→ TASK INSTRUCTIONS:
Find the line holding "pwr share: 10.4%" in the entries below. Give it again exactly, along with every line after it up to and including the line holding "endpoint: between 5 and 6 ns".

BEGIN

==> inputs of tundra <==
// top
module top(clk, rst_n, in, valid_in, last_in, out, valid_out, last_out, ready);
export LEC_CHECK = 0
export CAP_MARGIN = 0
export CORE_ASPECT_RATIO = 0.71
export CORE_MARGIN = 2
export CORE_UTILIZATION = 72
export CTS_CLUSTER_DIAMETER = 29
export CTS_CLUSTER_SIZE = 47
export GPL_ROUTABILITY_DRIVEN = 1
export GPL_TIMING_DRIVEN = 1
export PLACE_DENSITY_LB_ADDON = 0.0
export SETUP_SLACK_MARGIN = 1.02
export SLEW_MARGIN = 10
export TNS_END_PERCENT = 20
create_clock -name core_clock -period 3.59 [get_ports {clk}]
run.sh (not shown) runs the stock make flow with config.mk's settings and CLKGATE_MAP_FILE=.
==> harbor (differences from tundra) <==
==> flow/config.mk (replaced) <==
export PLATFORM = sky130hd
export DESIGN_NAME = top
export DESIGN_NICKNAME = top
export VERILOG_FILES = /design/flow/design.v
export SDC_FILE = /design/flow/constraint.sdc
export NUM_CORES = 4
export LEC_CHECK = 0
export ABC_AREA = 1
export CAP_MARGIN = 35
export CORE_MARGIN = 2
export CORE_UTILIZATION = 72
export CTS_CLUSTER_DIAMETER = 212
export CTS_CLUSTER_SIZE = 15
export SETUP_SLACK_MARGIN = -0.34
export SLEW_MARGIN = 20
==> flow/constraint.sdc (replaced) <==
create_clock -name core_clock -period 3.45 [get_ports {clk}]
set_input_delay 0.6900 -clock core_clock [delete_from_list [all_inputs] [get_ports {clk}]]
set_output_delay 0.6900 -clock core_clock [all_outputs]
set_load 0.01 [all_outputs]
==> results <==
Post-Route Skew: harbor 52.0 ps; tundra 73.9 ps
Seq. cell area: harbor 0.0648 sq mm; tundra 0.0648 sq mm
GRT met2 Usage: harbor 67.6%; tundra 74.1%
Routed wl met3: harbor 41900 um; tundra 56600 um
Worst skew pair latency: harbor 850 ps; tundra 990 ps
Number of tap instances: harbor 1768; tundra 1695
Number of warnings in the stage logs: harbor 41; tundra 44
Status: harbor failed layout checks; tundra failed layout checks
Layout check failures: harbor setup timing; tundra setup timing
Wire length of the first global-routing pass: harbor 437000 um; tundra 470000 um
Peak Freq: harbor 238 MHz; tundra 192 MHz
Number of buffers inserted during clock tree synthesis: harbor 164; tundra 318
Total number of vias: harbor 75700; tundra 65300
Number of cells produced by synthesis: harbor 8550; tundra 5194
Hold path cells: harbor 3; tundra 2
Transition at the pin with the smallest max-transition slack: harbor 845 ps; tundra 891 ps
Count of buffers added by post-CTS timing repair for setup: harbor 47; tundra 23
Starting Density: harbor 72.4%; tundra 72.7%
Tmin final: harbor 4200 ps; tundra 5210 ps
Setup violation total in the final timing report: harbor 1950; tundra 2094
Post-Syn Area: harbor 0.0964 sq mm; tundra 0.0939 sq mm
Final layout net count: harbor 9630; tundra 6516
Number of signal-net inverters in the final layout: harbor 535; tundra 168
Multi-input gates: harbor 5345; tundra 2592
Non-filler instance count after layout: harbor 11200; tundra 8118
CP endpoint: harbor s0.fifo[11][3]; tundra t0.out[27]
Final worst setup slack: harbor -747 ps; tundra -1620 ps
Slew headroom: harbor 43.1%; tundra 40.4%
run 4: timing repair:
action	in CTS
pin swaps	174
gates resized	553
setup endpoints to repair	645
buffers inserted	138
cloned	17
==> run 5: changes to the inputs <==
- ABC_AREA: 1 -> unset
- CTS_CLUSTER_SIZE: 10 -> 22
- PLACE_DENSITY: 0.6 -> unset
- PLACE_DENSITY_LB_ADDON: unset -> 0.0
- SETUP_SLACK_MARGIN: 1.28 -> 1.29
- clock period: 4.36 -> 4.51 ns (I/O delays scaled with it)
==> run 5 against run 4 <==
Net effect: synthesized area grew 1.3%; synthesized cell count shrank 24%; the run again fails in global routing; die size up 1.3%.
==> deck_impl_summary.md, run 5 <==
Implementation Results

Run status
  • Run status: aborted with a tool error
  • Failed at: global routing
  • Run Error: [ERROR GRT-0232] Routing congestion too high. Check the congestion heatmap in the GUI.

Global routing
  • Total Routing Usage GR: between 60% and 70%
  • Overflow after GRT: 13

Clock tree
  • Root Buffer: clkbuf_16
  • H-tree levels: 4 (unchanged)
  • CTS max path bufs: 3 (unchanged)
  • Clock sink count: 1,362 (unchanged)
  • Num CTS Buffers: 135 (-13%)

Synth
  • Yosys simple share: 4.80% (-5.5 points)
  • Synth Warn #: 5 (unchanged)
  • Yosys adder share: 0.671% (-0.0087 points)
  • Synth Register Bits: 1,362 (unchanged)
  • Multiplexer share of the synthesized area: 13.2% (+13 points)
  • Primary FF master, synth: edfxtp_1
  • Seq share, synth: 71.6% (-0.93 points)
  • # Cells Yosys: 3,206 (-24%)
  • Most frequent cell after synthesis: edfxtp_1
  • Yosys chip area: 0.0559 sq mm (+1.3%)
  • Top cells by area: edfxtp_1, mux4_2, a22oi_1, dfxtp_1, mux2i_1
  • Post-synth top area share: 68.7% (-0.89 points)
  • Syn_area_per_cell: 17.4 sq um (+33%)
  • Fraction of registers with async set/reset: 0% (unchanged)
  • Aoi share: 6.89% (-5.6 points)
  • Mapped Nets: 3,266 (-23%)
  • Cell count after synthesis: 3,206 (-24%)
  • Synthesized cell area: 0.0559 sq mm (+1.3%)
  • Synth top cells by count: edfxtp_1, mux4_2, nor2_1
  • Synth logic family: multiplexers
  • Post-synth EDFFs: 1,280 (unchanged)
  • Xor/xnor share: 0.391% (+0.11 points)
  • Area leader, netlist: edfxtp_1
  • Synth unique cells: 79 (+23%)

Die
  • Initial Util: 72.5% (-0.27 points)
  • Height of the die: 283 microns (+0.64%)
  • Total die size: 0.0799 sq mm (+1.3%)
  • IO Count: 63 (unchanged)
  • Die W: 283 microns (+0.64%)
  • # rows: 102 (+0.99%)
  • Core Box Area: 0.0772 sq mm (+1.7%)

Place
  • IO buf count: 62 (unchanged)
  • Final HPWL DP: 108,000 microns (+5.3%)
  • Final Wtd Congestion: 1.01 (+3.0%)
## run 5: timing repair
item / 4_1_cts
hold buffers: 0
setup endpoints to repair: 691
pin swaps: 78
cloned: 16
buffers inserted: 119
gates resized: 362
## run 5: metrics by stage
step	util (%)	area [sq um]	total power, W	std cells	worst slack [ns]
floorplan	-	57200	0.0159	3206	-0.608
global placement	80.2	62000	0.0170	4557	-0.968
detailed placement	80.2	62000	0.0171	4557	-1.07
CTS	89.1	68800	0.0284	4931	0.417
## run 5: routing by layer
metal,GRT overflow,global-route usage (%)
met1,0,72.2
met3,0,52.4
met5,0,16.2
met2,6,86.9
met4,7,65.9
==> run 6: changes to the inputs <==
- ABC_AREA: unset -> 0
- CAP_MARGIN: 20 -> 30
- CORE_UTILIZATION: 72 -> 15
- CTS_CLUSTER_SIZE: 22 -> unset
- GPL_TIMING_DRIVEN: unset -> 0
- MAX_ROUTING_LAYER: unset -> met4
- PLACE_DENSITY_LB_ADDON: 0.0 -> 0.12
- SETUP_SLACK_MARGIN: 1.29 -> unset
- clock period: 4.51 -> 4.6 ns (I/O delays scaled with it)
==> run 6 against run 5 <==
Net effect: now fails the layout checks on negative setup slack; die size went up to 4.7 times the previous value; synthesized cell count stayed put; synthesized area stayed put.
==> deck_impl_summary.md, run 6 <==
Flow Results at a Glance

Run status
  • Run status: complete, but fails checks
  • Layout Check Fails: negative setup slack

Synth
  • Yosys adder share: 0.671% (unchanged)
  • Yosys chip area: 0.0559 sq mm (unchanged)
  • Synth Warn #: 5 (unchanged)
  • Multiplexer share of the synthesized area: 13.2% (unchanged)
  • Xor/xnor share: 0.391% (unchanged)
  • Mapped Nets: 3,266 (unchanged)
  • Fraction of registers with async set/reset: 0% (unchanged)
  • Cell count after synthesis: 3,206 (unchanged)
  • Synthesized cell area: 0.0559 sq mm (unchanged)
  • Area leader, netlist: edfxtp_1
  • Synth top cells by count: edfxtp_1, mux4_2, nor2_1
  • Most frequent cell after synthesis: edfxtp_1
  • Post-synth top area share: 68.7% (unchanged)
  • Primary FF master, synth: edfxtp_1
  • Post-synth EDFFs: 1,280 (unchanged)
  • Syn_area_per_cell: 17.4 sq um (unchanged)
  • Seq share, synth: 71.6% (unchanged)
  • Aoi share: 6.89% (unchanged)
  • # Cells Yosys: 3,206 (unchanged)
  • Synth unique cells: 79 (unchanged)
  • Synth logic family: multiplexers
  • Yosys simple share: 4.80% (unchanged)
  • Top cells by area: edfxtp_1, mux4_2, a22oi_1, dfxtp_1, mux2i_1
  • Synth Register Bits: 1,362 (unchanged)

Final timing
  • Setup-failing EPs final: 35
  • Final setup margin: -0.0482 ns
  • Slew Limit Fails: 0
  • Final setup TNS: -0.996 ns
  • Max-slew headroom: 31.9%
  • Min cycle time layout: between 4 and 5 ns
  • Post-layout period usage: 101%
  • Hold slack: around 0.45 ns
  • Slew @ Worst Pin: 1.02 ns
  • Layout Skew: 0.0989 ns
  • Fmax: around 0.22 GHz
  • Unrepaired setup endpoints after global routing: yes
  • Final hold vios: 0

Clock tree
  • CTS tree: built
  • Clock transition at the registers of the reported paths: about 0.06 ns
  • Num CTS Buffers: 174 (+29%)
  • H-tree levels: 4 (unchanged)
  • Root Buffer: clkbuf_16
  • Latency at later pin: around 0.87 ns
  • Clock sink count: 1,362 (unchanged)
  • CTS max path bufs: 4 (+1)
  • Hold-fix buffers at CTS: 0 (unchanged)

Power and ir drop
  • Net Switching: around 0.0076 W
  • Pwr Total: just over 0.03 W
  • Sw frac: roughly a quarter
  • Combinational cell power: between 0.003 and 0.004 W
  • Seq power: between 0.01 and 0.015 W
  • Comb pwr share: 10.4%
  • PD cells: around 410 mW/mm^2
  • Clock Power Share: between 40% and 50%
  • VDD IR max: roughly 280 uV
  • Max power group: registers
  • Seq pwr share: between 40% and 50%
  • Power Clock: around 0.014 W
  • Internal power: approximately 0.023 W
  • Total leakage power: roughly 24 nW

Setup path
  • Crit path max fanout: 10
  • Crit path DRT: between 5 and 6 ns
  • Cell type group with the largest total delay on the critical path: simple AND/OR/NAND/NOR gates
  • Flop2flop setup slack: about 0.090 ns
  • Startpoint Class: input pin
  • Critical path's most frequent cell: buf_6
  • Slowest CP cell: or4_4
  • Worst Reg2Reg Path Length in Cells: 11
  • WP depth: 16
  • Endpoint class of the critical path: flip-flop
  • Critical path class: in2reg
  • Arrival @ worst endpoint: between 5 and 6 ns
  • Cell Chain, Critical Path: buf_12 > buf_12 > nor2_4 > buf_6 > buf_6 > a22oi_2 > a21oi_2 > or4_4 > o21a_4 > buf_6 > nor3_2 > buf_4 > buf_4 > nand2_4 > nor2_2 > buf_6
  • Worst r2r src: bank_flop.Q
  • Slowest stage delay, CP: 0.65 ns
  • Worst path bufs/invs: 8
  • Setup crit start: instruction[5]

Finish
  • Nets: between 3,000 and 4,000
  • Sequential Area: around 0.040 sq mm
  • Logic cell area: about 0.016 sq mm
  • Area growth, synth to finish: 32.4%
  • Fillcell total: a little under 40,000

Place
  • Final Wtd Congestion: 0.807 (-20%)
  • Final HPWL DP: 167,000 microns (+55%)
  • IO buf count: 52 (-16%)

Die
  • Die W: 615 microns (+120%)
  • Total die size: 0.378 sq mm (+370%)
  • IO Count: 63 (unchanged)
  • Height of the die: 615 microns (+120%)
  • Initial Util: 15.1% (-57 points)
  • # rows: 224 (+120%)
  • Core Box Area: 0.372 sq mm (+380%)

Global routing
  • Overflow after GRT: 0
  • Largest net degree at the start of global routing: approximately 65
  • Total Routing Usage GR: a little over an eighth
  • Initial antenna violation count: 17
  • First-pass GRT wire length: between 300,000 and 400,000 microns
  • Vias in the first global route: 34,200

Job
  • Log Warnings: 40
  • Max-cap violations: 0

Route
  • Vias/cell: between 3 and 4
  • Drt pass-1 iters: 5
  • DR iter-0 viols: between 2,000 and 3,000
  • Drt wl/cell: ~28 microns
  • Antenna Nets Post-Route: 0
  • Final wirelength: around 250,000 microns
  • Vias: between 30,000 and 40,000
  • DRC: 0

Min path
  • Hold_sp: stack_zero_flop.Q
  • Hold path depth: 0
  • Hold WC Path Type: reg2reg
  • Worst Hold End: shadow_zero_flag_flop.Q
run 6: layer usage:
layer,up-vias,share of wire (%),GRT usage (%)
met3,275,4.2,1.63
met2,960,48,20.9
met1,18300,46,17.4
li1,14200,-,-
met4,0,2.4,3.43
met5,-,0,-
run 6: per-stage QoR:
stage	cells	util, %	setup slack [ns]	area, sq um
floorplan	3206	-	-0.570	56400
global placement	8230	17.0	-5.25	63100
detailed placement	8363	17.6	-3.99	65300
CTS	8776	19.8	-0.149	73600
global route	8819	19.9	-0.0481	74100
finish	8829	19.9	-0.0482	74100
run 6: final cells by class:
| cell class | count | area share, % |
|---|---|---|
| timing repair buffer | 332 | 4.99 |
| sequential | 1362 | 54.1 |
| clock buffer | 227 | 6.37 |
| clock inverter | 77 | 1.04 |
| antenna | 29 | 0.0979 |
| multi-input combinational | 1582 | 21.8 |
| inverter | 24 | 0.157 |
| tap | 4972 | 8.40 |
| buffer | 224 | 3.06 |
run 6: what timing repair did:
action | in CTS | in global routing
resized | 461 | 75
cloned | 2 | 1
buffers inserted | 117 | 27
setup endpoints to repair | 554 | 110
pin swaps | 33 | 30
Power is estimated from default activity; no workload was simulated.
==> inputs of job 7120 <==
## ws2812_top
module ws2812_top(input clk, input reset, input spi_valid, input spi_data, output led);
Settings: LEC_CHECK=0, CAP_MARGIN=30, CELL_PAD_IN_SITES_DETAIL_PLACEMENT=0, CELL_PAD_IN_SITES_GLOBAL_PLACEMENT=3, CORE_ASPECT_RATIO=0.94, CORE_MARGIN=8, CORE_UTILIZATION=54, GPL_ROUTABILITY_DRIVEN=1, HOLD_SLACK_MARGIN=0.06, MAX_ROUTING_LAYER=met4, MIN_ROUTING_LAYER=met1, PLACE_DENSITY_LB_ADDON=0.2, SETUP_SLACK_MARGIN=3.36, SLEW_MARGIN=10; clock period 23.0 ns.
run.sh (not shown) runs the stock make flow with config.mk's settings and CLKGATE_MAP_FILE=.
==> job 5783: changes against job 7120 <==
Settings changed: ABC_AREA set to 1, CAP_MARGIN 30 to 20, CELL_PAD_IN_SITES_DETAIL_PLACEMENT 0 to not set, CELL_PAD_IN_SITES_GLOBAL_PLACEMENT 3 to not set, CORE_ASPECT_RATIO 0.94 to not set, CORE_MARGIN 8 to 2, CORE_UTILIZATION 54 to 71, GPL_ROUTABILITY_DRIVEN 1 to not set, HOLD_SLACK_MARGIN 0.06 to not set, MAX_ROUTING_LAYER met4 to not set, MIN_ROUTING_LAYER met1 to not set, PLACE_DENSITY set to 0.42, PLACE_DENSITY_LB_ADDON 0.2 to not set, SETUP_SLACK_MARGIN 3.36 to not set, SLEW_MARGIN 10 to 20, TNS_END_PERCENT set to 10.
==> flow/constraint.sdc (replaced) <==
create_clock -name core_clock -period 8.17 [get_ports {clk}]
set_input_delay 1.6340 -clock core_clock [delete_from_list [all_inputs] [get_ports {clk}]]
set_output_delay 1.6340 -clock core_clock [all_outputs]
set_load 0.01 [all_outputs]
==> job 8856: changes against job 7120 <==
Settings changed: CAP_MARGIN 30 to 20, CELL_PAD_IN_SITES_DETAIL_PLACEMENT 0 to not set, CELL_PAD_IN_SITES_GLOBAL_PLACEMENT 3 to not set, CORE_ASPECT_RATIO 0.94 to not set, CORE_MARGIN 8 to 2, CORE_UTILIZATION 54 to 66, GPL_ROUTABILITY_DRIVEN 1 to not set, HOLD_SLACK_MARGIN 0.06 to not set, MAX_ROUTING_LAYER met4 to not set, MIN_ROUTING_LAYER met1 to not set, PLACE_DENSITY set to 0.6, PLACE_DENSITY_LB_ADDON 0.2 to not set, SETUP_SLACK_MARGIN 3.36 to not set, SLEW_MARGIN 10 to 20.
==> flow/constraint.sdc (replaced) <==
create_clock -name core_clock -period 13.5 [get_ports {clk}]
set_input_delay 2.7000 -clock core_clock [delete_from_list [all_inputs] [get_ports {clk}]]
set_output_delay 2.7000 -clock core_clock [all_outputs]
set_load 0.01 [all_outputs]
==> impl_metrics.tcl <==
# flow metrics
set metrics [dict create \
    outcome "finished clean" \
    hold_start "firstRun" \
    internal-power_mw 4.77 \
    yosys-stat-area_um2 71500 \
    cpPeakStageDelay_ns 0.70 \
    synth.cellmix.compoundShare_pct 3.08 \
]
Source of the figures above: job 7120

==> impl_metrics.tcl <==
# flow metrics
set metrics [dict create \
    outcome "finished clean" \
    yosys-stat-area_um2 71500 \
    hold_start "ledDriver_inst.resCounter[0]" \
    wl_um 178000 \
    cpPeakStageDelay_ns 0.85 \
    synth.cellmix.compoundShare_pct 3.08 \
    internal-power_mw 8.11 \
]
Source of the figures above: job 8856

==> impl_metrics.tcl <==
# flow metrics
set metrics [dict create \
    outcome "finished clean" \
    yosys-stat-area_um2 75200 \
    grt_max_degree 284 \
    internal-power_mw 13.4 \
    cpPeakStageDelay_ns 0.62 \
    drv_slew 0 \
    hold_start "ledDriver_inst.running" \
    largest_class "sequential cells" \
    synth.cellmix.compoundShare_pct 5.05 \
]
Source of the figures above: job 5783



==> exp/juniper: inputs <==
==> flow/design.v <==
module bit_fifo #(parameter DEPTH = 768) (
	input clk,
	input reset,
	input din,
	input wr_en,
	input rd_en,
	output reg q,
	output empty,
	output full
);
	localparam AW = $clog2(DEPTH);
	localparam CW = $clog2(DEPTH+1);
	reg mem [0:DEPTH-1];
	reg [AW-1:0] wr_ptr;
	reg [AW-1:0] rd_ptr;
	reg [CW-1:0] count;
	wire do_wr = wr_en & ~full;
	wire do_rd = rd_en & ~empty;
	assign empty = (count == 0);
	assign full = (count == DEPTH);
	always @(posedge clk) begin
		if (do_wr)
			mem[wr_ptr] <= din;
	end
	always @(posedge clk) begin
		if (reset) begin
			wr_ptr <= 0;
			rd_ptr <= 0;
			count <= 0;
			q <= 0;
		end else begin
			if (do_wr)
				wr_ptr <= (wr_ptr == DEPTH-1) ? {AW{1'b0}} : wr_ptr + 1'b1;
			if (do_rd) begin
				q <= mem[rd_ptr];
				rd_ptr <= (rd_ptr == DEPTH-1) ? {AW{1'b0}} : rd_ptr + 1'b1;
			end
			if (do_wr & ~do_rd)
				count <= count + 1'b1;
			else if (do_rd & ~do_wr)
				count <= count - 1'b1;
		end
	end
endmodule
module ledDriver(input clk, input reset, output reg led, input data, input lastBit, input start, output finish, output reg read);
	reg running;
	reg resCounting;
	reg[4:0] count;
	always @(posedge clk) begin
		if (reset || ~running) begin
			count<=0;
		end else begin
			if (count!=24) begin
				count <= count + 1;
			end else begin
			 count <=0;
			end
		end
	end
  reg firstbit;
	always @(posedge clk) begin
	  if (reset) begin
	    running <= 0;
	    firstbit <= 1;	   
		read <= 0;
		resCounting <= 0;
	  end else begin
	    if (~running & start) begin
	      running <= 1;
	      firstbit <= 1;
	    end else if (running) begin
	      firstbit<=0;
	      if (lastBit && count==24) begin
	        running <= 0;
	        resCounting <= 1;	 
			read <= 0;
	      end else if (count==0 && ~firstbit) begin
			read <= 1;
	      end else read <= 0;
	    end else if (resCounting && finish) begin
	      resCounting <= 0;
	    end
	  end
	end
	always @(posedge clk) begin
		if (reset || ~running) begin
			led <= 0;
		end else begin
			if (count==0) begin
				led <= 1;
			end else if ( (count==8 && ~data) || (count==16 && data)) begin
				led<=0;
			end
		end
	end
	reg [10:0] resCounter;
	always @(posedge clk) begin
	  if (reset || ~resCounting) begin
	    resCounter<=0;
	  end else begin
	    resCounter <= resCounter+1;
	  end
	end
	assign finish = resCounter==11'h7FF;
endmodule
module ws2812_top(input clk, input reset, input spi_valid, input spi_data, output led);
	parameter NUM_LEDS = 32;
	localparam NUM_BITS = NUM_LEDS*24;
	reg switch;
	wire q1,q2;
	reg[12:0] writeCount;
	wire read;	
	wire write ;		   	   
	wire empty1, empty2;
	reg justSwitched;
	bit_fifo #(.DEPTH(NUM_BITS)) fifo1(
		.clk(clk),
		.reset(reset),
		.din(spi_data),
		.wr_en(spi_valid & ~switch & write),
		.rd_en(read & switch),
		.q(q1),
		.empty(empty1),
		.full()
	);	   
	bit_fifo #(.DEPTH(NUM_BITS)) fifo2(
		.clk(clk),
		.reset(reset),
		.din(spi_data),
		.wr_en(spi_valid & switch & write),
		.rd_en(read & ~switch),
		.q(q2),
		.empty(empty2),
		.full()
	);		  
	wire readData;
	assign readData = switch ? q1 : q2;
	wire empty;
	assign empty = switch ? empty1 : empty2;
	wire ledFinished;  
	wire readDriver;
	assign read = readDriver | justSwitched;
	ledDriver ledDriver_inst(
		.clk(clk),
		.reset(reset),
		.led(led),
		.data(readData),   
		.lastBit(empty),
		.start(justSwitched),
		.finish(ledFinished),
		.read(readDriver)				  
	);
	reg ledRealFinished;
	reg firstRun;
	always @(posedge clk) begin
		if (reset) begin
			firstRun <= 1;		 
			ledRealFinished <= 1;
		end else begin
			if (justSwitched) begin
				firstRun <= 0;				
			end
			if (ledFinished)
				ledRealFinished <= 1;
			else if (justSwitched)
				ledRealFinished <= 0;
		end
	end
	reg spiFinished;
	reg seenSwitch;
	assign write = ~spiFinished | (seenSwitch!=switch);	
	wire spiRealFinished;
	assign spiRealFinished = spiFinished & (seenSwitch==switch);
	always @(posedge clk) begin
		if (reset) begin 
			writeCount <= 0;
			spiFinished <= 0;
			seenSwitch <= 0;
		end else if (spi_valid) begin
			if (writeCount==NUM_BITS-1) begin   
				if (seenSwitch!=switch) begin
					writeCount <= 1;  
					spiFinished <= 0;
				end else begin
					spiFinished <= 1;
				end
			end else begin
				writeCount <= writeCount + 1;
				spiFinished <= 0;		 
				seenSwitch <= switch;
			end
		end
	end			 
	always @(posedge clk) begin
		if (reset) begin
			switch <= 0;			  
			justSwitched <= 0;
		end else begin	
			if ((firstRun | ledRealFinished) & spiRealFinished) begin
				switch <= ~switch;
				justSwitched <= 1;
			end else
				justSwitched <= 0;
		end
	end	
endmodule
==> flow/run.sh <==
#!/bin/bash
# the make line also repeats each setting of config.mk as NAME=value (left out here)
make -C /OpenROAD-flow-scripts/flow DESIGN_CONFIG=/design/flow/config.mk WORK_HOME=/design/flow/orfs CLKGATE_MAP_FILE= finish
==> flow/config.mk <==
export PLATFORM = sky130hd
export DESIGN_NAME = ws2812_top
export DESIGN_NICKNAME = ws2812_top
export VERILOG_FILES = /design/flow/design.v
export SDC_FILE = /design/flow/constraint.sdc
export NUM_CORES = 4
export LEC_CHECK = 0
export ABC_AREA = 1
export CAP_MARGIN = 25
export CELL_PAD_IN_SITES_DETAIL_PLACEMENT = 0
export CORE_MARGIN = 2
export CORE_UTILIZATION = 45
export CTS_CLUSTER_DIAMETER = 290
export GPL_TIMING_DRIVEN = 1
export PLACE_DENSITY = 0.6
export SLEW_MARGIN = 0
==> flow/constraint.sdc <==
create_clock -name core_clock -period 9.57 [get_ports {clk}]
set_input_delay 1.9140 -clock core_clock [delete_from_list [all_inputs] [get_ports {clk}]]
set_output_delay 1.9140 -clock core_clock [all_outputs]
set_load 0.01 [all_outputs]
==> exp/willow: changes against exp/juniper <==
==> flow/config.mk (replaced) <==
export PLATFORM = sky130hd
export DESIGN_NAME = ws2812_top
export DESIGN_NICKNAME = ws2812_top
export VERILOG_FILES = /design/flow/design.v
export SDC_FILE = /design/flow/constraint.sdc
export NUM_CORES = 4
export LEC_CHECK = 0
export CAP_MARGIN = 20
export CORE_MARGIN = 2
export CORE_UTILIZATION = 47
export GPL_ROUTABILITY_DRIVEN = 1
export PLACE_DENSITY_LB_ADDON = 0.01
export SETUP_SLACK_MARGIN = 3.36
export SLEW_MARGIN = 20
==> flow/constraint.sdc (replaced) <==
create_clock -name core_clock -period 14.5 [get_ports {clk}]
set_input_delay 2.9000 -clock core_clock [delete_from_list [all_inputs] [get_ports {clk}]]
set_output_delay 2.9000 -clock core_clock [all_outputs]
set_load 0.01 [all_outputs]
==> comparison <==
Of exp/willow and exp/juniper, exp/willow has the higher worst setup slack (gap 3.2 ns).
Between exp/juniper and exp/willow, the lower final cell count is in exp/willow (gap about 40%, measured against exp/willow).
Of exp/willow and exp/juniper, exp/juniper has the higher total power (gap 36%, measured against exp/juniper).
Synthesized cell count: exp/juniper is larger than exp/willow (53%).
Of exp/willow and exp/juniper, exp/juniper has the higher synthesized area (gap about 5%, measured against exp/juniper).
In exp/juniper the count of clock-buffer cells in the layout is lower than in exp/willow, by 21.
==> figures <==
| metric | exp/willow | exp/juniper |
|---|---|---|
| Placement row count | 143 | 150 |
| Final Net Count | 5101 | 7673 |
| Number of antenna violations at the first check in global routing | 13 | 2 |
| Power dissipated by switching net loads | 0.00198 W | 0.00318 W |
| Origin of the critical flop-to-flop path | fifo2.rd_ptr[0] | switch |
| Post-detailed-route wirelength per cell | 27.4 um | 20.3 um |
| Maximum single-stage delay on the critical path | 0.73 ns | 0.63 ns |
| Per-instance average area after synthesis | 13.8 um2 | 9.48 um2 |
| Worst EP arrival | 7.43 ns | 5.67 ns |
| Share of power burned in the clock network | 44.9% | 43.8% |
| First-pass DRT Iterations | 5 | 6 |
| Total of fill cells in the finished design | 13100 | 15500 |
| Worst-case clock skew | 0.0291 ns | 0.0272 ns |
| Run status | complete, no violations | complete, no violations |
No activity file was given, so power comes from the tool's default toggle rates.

END

→ TASK ANSWER:
  • Comb pwr share: 10.4%
  • PD cells: around 410 mW/mm^2
  • Clock Power Share: between 40% and 50%
  • VDD IR max: roughly 280 uV
  • Max power group: registers
  • Seq pwr share: between 40% and 50%
  • Power Clock: around 0.014 W
  • Internal power: approximately 0.023 W
  • Total leakage power: roughly 24 nW

Setup path
  • Crit path max fanout: 10
  • Crit path DRT: between 5 and 6 ns
  • Cell type group with the largest total delay on the critical path: simple AND/OR/NAND/NOR gates
  • Flop2flop setup slack: about 0.090 ns
  • Startpoint Class: input pin
  • Critical path's most frequent cell: buf_6
  • Slowest CP cell: or4_4
  • Worst Reg2Reg Path Length in Cells: 11
  • WP depth: 16
  • Endpoint class of the critical path: flip-flop
  • Critical path class: in2reg
  • Arrival @ worst endpoint: between 5 and 6 ns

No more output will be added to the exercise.